Task statement: Take the lines below beginning at the line that has "nor2: 83 / 5.1" and stopping after the line that has "o31ai: 4 / 0.58", and print them exactly as they are, with no other lines.

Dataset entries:
▬▬▬▬▬▬
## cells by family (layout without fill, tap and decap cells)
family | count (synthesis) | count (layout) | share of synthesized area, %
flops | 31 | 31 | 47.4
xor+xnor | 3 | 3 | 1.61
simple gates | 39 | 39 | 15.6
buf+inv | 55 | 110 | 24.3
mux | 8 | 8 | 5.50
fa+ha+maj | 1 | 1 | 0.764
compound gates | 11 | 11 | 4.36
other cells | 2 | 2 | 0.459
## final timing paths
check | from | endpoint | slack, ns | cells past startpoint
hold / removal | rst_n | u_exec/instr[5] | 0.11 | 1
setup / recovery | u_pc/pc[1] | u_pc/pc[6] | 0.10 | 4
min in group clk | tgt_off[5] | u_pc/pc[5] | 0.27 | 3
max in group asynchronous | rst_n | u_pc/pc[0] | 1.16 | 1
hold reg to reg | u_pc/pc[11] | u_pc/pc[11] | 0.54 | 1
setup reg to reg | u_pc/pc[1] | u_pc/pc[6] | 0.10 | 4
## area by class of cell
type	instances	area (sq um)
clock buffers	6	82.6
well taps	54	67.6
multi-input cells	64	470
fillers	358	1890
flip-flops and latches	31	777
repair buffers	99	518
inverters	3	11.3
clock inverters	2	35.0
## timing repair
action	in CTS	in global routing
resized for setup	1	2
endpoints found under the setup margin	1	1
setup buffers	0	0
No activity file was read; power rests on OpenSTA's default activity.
[src/rtl/ash_pkg.sv]
package ash_pkg;
    localparam int ASH_DATA_W = 32;
    localparam int ASH_FIELD_W = 7;

    typedef enum logic [1:0] {
        SHF_NONE  = 2'd0,
        SHF_LEFT  = 2'd1,
        SHF_RIGHT = 2'd2
    } shf_dir_e;

    typedef enum logic {
        ST_EMPTY = 1'b0,
        ST_FULL  = 1'b1
    } ash_state_e;
endpackage

[src/rtl/ash_count_decode.sv]
module ash_count_decode
    import ash_pkg::*;
#(
    parameter int CW = ASH_DATA_W,
    parameter int FW = ASH_FIELD_W
) (
    input  logic [CW-1:0] count_word,
    output shf_dir_e      dir,
    output logic [FW-1:0] mag
);
    logic [FW-1:0] field;

    assign field = count_word[FW-1:0];

    always_comb begin
        if (field == '0) begin
            dir = SHF_NONE;
            mag = '0;
        end else if (!field[FW-1]) begin
            dir = SHF_LEFT;
            mag = field;
        end else begin
            dir = SHF_RIGHT;
            mag = (~field) + 1'b1;  // magnitude fits unsigned, -64 gives 64
        end
    end
endmodule

[src/rtl/ash_shift_core.sv]
module ash_shift_core
    import ash_pkg::*;
#(
    parameter int DW = ASH_DATA_W,
    parameter int MW = ASH_FIELD_W
) (
    input  logic [DW-1:0] src,
    input  shf_dir_e      dir,
    input  logic [MW-1:0] mag,
    output logic [DW-1:0] res,
    output logic          cout
);
    localparam int EW = DW + 1;

    logic [EW-1:0] lwide;
    logic [EW-1:0] rwide;

    // one guard bit above the word catches the last bit leaving the top
    assign lwide = {1'b0, src} << mag;
    // one guard bit below the word catches the last bit leaving the bottom
    assign rwide = $unsigned($signed({src, 1'b0}) >>> mag);

    always_comb begin
        unique case (dir)
            SHF_LEFT: begin
                res  = lwide[DW-1:0];
                cout = lwide[DW];
            end
            SHF_RIGHT: begin
                res  = rwide[EW-1:1];
                cout = rwide[0];
            end
            default: begin
                res  = src;
                cout = 1'b0;
            end
        endcase
    end
endmodule

[src/rtl/ash_flags.sv]
module ash_flags #(
    parameter int DW = 32
) (
    input  logic [DW-1:0] res,
    output logic          neg,
    output logic          zero
);
    assign neg  = res[DW-1];
    assign zero = ~|res;
endmodule

[src/rtl/ashift_unit.sv]
module ashift_unit
    import ash_pkg::*;
#(
    parameter int DATA_W  = ASH_DATA_W,
    parameter int FIELD_W = ASH_FIELD_W
) (
    input  logic              clk,
    input  logic              rst_n,
    input  logic              in_valid,
    input  logic [DATA_W-1:0] src,
    input  logic [DATA_W-1:0] count,
    output logic              out_valid,
    output logic [DATA_W-1:0] dst,
    output logic              carry,
    output logic              neg,
    output logic              zero
);
    shf_dir_e           dir;
    logic [FIELD_W-1:0] mag;
    logic [DATA_W-1:0]  res_c;
    logic               cout_c;
    logic               neg_c;
    logic               zero_c;
    ash_state_e         state_q;
    ash_state_e         state_d;

    ash_count_decode #(.CW(DATA_W), .FW(FIELD_W)) u_dec (
        .count_word(count),
        .dir       (dir),
        .mag       (mag)
    );

    ash_shift_core #(.DW(DATA_W), .MW(FIELD_W)) u_core (
        .src (src),
        .dir (dir),
        .mag (mag),
        .res (res_c),
        .cout(cout_c)
    );

    ash_flags #(.DW(DATA_W)) u_flags (
        .res (res_c),
        .neg (neg_c),
        .zero(zero_c)
    );

    // next state: T_LOAD on a strobe, T_DRAIN otherwise
    always_comb begin
        unique case (state_q)
            ST_EMPTY: state_d = in_valid ? ST_FULL : ST_EMPTY;
            ST_FULL:  state_d = in_valid ? ST_FULL : ST_EMPTY;
            default:  state_d = ST_EMPTY;
        endcase
    end

    always_ff @(posedge clk or negedge rst_n) begin
        if (!rst_n) state_q <= ST_EMPTY;
        else        state_q <= state_d;
    end

    // result registers load only on a strobe
    always_ff @(posedge clk or negedge rst_n) begin
        if (!rst_n) begin
            dst   <= '0;
            carry <= 1'b0;
            neg   <= 1'b0;
            zero  <= 1'b0;
        end else if (in_valid) begin
            dst   <= res_c;
            carry <= cout_c;
            neg   <= neg_c;
            zero  <= zero_c;
        end
    end

    always_comb begin
        unique case (state_q)
            ST_FULL: out_valid = 1'b1;
            default: out_valid = 1'b0;
        endcase
    end


    zero_count_chk: assert property (@(posedge clk) disable iff (!rst_n)
        (in_valid && count[FIELD_W-1:0] == '0) |=> (dst == $past(src) && !carry));


    left_far_chk: assert property (@(posedge clk) disable iff (!rst_n)
        (in_valid && !count[FIELD_W-1] && count[FIELD_W-2:0] > (FIELD_W-1)'(DATA_W))
        |=> (dst == '0 && !carry));


    right_far_chk: assert property (@(posedge clk) disable iff (!rst_n)
        (in_valid && $signed(count[FIELD_W-1:0]) <= -DATA_W)
        |=> (dst == {DATA_W{$past(src[DATA_W-1])}} && carry == $past(src[DATA_W-1])));


    flag_neg_chk: assert property (@(posedge clk) disable iff (!rst_n)
        out_valid |-> (neg == dst[DATA_W-1]));


    flag_zero_chk: assert property (@(posedge clk) disable iff (!rst_n)
        out_valid |-> (zero == (dst == '0)));


    valid_follow_chk: assert property (@(posedge clk) disable iff (!rst_n)
        in_valid |=> out_valid);


    hold_chk: assert property (@(posedge clk) disable iff (!rst_n)
        !in_valid |=> (!out_valid && $stable(dst) && $stable(carry)));
endmodule

[config.mk]
export PLATFORM = sky130hd
export DESIGN_NAME = ashift_unit
export DESIGN_NICKNAME = d
export VERILOG_FILES = /design/src/rtl/ash_pkg.sv /design/src/rtl/ash_count_decode.sv /design/src/rtl/ash_shift_core.sv /design/src/rtl/ash_flags.sv /design/src/rtl/ashift_unit.sv
export SDC_FILE = /design/constraint.sdc
export NUM_CORES = 1
export LEC_CHECK = 0
export BUFFER_PORTS_ARGS = -buffer_cell sky130_fd_sc_hd__buf_2
export CORE_MARGIN = 2
export CORE_UTILIZATION = 42
export DETAILED_ROUTE_END_ITERATION = 6
export PLACE_DENSITY = 0.63
export SKIP_CTS_REPAIR_TIMING = 1
export SYNTH_ARGS = -nofsm -noshare
export SYNTH_HDL_FRONTEND = slang
export SYNTH_SLANG_ARGS = --single-unit
[constraint.sdc]
create_clock -name clk -period 2.3 [get_ports clk]
set_clock_uncertainty 0.05 [all_clocks]
set_input_delay 0.345 -clock clk [delete_from_list [all_inputs] [get_ports clk]]
set_output_delay 0.345 -clock clk [all_outputs]
set_load 0.05 [all_outputs]
### Yosys cells after proc, flatten, opt, wreduce, memory -nomap -nowiden

Index checks and enable logic that the tools add are counted.

* reductions and logical operators: 3
* shifts and indexed selects: 2
* mux-type cells: 8
* eq/ne operators: 2
* add/subtract/negate cells: 1
* bitwise operators: 1

Operators by type and width (number)
* 32-bit one-hot mux with 2 select lines: 1
* 32-bit by 7-bit << shifter with 33-bit output: 1
* 33-bit by 7-bit >>> shifter with 33-bit output: 1
* 32-bit OR reduction: 1
* 7-bit 2-to-1 mux: 2
* 7-bit by 1-bit adder with 7-bit output (second input constant): 1
* 7-bit zero test: 1
* 7-bit NOT: 1
* 2-bit 2-to-1 mux: 2
* 2-bit by 1-bit equality test with 1-bit output (second input constant): 1
* 2-bit equality test (second input constant): 1
* 1-bit 2-to-1 mux: 2
* 1-bit one-hot mux with 2 select lines: 1
* 1-bit zero test: 1

* logic and storage cells: 22
* register bits: 36
* bits of input ports: 67

### Depth between registers and ports, before layout

* depth in word-level cells: 8
* depth in mapped cells: 18

### Cells and area by module

From an unflattened synthesis, not the netlist that was laid out.

* cell total of the unflattened synthesis: 666
* area total of the unflattened synthesis: 6701.4 um^2

By module, submodules not included
* ash_shift_core: cells each 557, instances 1, area an instance 4984.8 um^2
* ashift_unit: cells each 75, instances 1, area an instance 1478.9 um^2
* ash_count_decode: cells each 22, instances 1, area an instance 157.7 um^2
* ash_flags: cells each 12, instances 1, area an instance 80.1 um^2

### Least setup slack after synthesis

No wires, ideal clock.

* path type: input to register
* from: input port count[0]
* to: register zero
* path buffers: 5
* required time: 2.147 ns
* setup time: 0.103 ns
* setup slack: -1.978 ns
* stages on the path: 15
* arrival: 4.124 ns
* cells stage by stage: inv_1 buf_2 buf_2 clkbuf_1 ha_1 nor3b_4 buf_2 o211a_1 clkbuf_1 mux2i_1 a211oi_1 o32ai_1 nand4_1 or4_1 o41ai_2

* word-level cells in the longest chain between the ends: 8
* elaborated cells between the ends (all ways): 13
* those cells by class: 1 x add/sub; 2 x eq/ne; 2 x shift; 4 x mux; 1 x bitwise; 3 x reduce/logical

RTL lines
* start, declared: line ashift_unit.sv:11 `input logic [DATA_W-1:0] count,`
* 7-bit NOT: line ash_count_decode.sv:24 `mag = (~field) + 1'b1;`
* 7-bit by 1-bit adder with 7-bit output: line ash_count_decode.sv:24
* 7-bit 2-to-1 mux: line ash_count_decode.sv:19 `end else if (!field[FW-1]) begin`
* 7-bit 2-to-1 mux: line ash_count_decode.sv:16 `if (field == '0) begin`
* 33-bit by 7-bit >>> shifter with 33-bit output or 32-bit by 7-bit << shifter with 33-bit output (tied branches): line ash_shift_core.sv:21, ash_shift_core.sv:19
* 32-bit one-hot mux with 2 select lines *: line ash_shift_core.sv:24 `unique case (dir)`
* 32-bit OR reduction *: line ash_flags.sv:9 `assign zero = ~|res;`
* 1-bit zero test *: line ash_flags.sv:9
* end signal, assigned: line ashift_unit.sv:72 `zero <= zero_c;`
* end, declared: line ashift_unit.sv:16 `output logic zero`

Every way passes the cells marked *; elsewhere a longest branch is shown, timed or not.
A chain may end at the register's enable or synchronous reset.

### Worst setup path in the final report

Same ends and word-level chain as after synthesis.

==> flow_results.xml <==
<?xml version="1.0" encoding="UTF-8"?>
<metrics>
  <group name="timing">
    <metric name="final.min_clock_period" unit="ps">3392</metric>
    <metric name="timing_hold_violations_final" unit="">0</metric>
    <metric name="fin_setup_tns" unit="ps">-22080</metric>
    <metric name="setup-violations-final" unit="">34</metric>
    <metric name="timing.hold.ws" unit="ps">95.30</metric>
    <metric name="timing.max_slew.rel_slack" unit="%">46.99</metric>
    <metric name="layout_setup_ws" unit="ps">-1092</metric>
    <metric name="rsz0062_at_grt" unit="">yes</metric>
    <metric name="worst_pin_slew" unit="ps">795.2</metric>
    <metric name="max_clock_freq" unit="MHz">294.8</metric>
    <metric name="max_slew_violations" unit="">0</metric>
    <metric name="timing.final.crit_share" unit="%">147.5</metric>
  </group>
  <group name="final_layout">
    <metric name="design_area" unit="um^2">11150</metric>
    <metric name="antenna-diode-count" unit="">0</metric>
    <metric name="post_layout_cell_count" unit="">1380</metric>
    <metric name="finish.utilization" unit="%">77.59</metric>
    <metric name="synthToLayoutAreaGrowth" unit="%">83.05</metric>
    <metric name="nNetsFinal" unit="">1263</metric>
    <metric name="layout-drive-gt1-share" unit="%">60.70</metric>
  </group>
  <group name="placement">
    <metric name="placed_cells" unit="">1299</metric>
    <metric name="numPortBuffers" unit="">77</metric>
    <metric name="dp.final_hpwl" unit="um">27780</metric>
    <metric name="cell_area_after_placement" unit="um^2">9286</metric>
    <metric name="place_congestion" unit="">1.073</metric>
    <metric name="dp_worst_setup_slack" unit="ps">-1613</metric>
  </group>
  <group name="global_route">
    <metric name="gr-usage-all-layers" unit="%">42.68</metric>
    <metric name="global_route_wire_length_before_repair" unit="um">51200</metric>
    <metric name="antenna_violations_before_repair" unit="">0</metric>
    <metric name="grt_pass1_vias" unit="">8640</metric>
    <metric name="grt_max_degree" unit="">65</metric>
    <metric name="grt-ovfl-total" unit="">0</metric>
  </group>
  <group name="logic_synthesis">
    <metric name="synthesis.area" unit="um^2">6091</metric>
    <metric name="synth_simple_gate_area_share" unit="%">19.74</metric>
    <metric name="synth_mux_area_share" unit="%">29.03</metric>
    <metric name="synth_top_family_by_area" unit="">compound AO/OA/AOI/OAI gates</metric>
    <metric name="synth.yosys.seq_area_share" unit="%">14.38</metric>
    <metric name="post_synth_inst_count" unit="">773</metric>
    <metric name="synthFlopType" unit="">dfrtp_1</metric>
    <metric name="synth.net_count" unit="">841</metric>
    <metric name="postSynthAreaPerCell" unit="um^2">7.879</metric>
    <metric name="synth-adder-area-share" unit="%">0.2054</metric>
    <metric name="xor_xnor_fraction_of_synth_area" unit="%">0.7190</metric>
    <metric name="synth-compound-area-share" unit="%">29.56</metric>
    <metric name="synthDistinctLibCells" unit="">79</metric>
    <metric name="synthesis.yosys.warnings" unit="">0</metric>
    <metric name="ys_seq_elements" unit="">35</metric>
    <metric name="synth-edff-count" unit="">0</metric>
    <metric name="async_flop_share" unit="%">100.0</metric>
  </group>
  <group name="min_path">
    <metric name="hold_path.class" unit="">input port to asynchronous set/reset pin</metric>
  </group>
  <group name="routing">
    <metric name="drt_pass1_iterations" unit="">5</metric>
    <metric name="via_count" unit="">9221</metric>
    <metric name="totalWireLength" unit="um">36990</metric>
    <metric name="wl_per_cell" unit="um">26.80</metric>
    <metric name="detail_route.drc_violations" unit="">0</metric>
    <metric name="final_antenna_net_count" unit="">0</metric>
    <metric name="vias_per_cell" unit="">6.682</metric>
    <metric name="number_of_drc_markers_after_the_initial_detailed_route_iteration" unit="">1293</metric>
  </group>
  <group name="floorplan">
    <metric name="fp.dieW" unit="um">124.4</metric>
    <metric name="die_height" unit="um">124.4</metric>
    <metric name="die-area" unit="um^2">15480</metric>
    <metric name="core" unit="um^2">14370</metric>
    <metric name="io-pin-count" unit="">103</metric>
    <metric name="placement_rows" unit="">44</metric>
    <metric name="initial_core_util" unit="%">42.39</metric>
  </group>
  <group name="power">
    <metric name="leak" unit="nW">4.926</metric>
    <metric name="power" unit="mW">5.620</metric>
    <metric name="netSwitchingPower" unit="mW">2.599</metric>
    <metric name="cell_internal_pwr" unit="mW">3.021</metric>
    <metric name="power.share.sequential" unit="%">13.6</metric>
    <metric name="pwr-share-clk" unit="%">11.8</metric>
    <metric name="pwr_density_cell" unit="nW/um^2">504.1</metric>
    <metric name="power_switching_share" unit="%">46.24</metric>
    <metric name="vdd_ir_drop_max" unit="mV">0.4671</metric>
    <metric name="combPwrFrac" unit="%">74.6</metric>
  </group>
  <group name="cts">
    <metric name="tritoncts_clock_tree" unit="">yes</metric>
    <metric name="clkTransAtPathRegs" unit="ps">60</metric>
    <metric name="cts-root-buf" unit="">clkbuf_16</metric>
    <metric name="cts-buffers-inserted" unit="">5</metric>
    <metric name="max-clock-path-buffers" unit="">2</metric>
    <metric name="worst_skew_pair.late_latency" unit="ps">280</metric>
    <metric name="htreeDepth" unit="">2</metric>
    <metric name="cts.sink_count" unit="">35</metric>
  </group>
  <group name="worst_setup_path">
    <metric name="worst-endpoint-required" unit="ps">2430</metric>
    <metric name="timing.critical_path.arrival" unit="ps">3530</metric>
    <metric name="setup.worst_path.start" unit="">count[0]</metric>
    <metric name="timing.rr.start" unit="">dst[7]</metric>
    <metric name="worst-setup-path-type" unit="">input port to flip-flop</metric>
    <metric name="nature_of_the_critical_path_startpoint" unit="">input port</metric>
    <metric name="setup.worst_path.end_class" unit="">flip-flop</metric>
    <metric name="critical_path_fanouts_max" unit="">6</metric>
  </group>
  <group name="outcome">
    <metric name="violations" unit="">negative setup slack</metric>
    <metric name="outcome" unit="">complete, but fails checks</metric>
  </group>
  <group name="job">
    <metric name="maxCapViolations" unit="">0</metric>
  </group>
</metrics>
==> state kept, by name, summed over array words and instances (netlist names) <==
signal / cells
carry: 1
zero: 1
dst: 32
state_q: 1
==> cell type report <==
type                            instances  area, um^2
Timing Repair Buffer                  489        3930
Sequential cell                        35       875.8
Tap cell                              184       230.2
Fill cell                            1004        3219
Multi-Input combinational cell        656        5938
Clock inverter                          2       12.51
Clock buffer                            6       128.9
Inverter                                8       33.78
==> worst max-delay path: stages <==
cell and delay, ps:
buf_8 100, clkinvlp_4 80, ha_4 140, or3b_4 420, o21ai_4 180, buf_12 150
buf_8 120, buf_6 110, buf_12 110, buf_12 100, buf_6 90, mux2i_4 80
a22oi_2 340, mux2i_1 130, o21ai_1 220, nand3_1 100, or4_1 490, o41ai_2 210
==> synth_stat cells (all sizes together) (3+ instances only) <==
library cell / instances / area share (%)
and2: 8 / 0.82
a31oi: 15 / 1.5
o21ai: 36 / 3.2
dfrtp: 35 / 14
o21a: 7 / 0.86
nor2b: 4 / 0.41
mux2: 34 / 6.3
a211o: 3 / 0.43
nor2: 83 / 5.1
mux4: 32 / 12
nand4: 5 / 0.51
a2bb2oi: 4 / 0.58
inv: 8 / 0.49
o32ai: 4 / 0.58
buf: 39 / 3.7
a221oi: 13 / 2.0
nor3: 21 / 1.8
a211oi: 10 / 1.4
nand2b: 4 / 0.41
or3: 4 / 0.41
mux2i: 66 / 11
a2111oi: 5 / 1.0
nand2: 86 / 5.3
o22ai: 18 / 1.8
a221o: 3 / 0.49
a21boi: 3 / 0.37
o31ai: 4 / 0.58
o22a: 4 / 0.58
a21o: 3 / 0.37
o221ai: 6 / 0.86
a21oi: 68 / 5.8
xor2: 3 / 0.43
nand3: 21 / 1.7
clkbuf: 35 / 2.2
nor4: 6 / 0.62
o21bai: 4 / 0.49
and3: 8 / 0.82
a22oi: 12 / 1.6
o211ai: 14 / 1.7
==> worst paths after layout <==
path / to / slack [ps] / cells after the start
max in group asynchronous: dst[25] / 1600 / 1
hold reg to reg: carry / 430 / 1
setup reg to reg: dst[7] / 1470 / 1
setup / recovery: zero / -1090 / 18
min in group clk: carry / 430 / 1
hold / removal: dst[4] / 100 / 1
==> cell families (layout without fill, tap and decap cells) <==
logic type / Yosys count / in the layout
simple gates: 262 / 262
compound gates: 256 / 256
mux: 132 / 132
buf+inv: 82 / 505
flops: 35 / 35
xor+xnor: 5 / 5
fa+ha+maj: 1 / 1
==> cell usage in the layout, fill, tap and decap left out, types with 9 or more instances in the layout <==
master,synthesis,final
buf_2,25,75
o22ai_1,18,10
dfrtp_1,35,35
o21ai_0,34,21
a21oi_2,1,19
o21ai_1,0,9
a21oi_1,66,46
mux2i_4,0,12
nand2_1,86,79
buf_4,7,348
nor2_1,83,74
o211ai_1,14,14
mux4_2,32,32
mux2_2,34,14
mux2_4,0,20
mux2i_1,65,44
nor3_1,20,13
mux2i_2,1,10
nand3_1,21,18
buf_12,0,19
buf_6,3,39
==> power by group through the flow <==
stage | logic [mW] | clock network [mW] | registers, mW
final | 4.20 | 0.662 | 0.763
after global routing | 4.30 | 0.690 | 0.774
after floorplan | 1.40 | 0 | 1.11
after CTS | 3.29 | 0.665 | 0.761
after detailed placement | 3.28 | 0 | 0.768
after global placement | 3.25 | 0 | 0.764
==> metal layers <==
metal | GRT usage (%) | routed length [um]
met3 | 7.689 | 3693
met4 | 22.47 | 3258
met5 | 0 | 0
met1 | 54.80 | 13780
met2 | 68.53 | 16260
Note: power is estimated with default switching activity, not from simulation.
▬▬▬▬▬▬
Exercise response:
nor2: 83 / 5.1
mux4: 32 / 12
nand4: 5 / 0.51
a2bb2oi: 4 / 0.58
inv: 8 / 0.49
o32ai: 4 / 0.58
buf: 39 / 3.7
a221oi: 13 / 2.0
nor3: 21 / 1.8
a211oi: 10 / 1.4
nand2b: 4 / 0.41
or3: 4 / 0.41
mux2i: 66 / 11
a2111oi: 5 / 1.0
nand2: 86 / 5.3
o22ai: 18 / 1.8
a221o: 3 / 0.49
a21boi: 3 / 0.37
o31ai: 4 / 0.58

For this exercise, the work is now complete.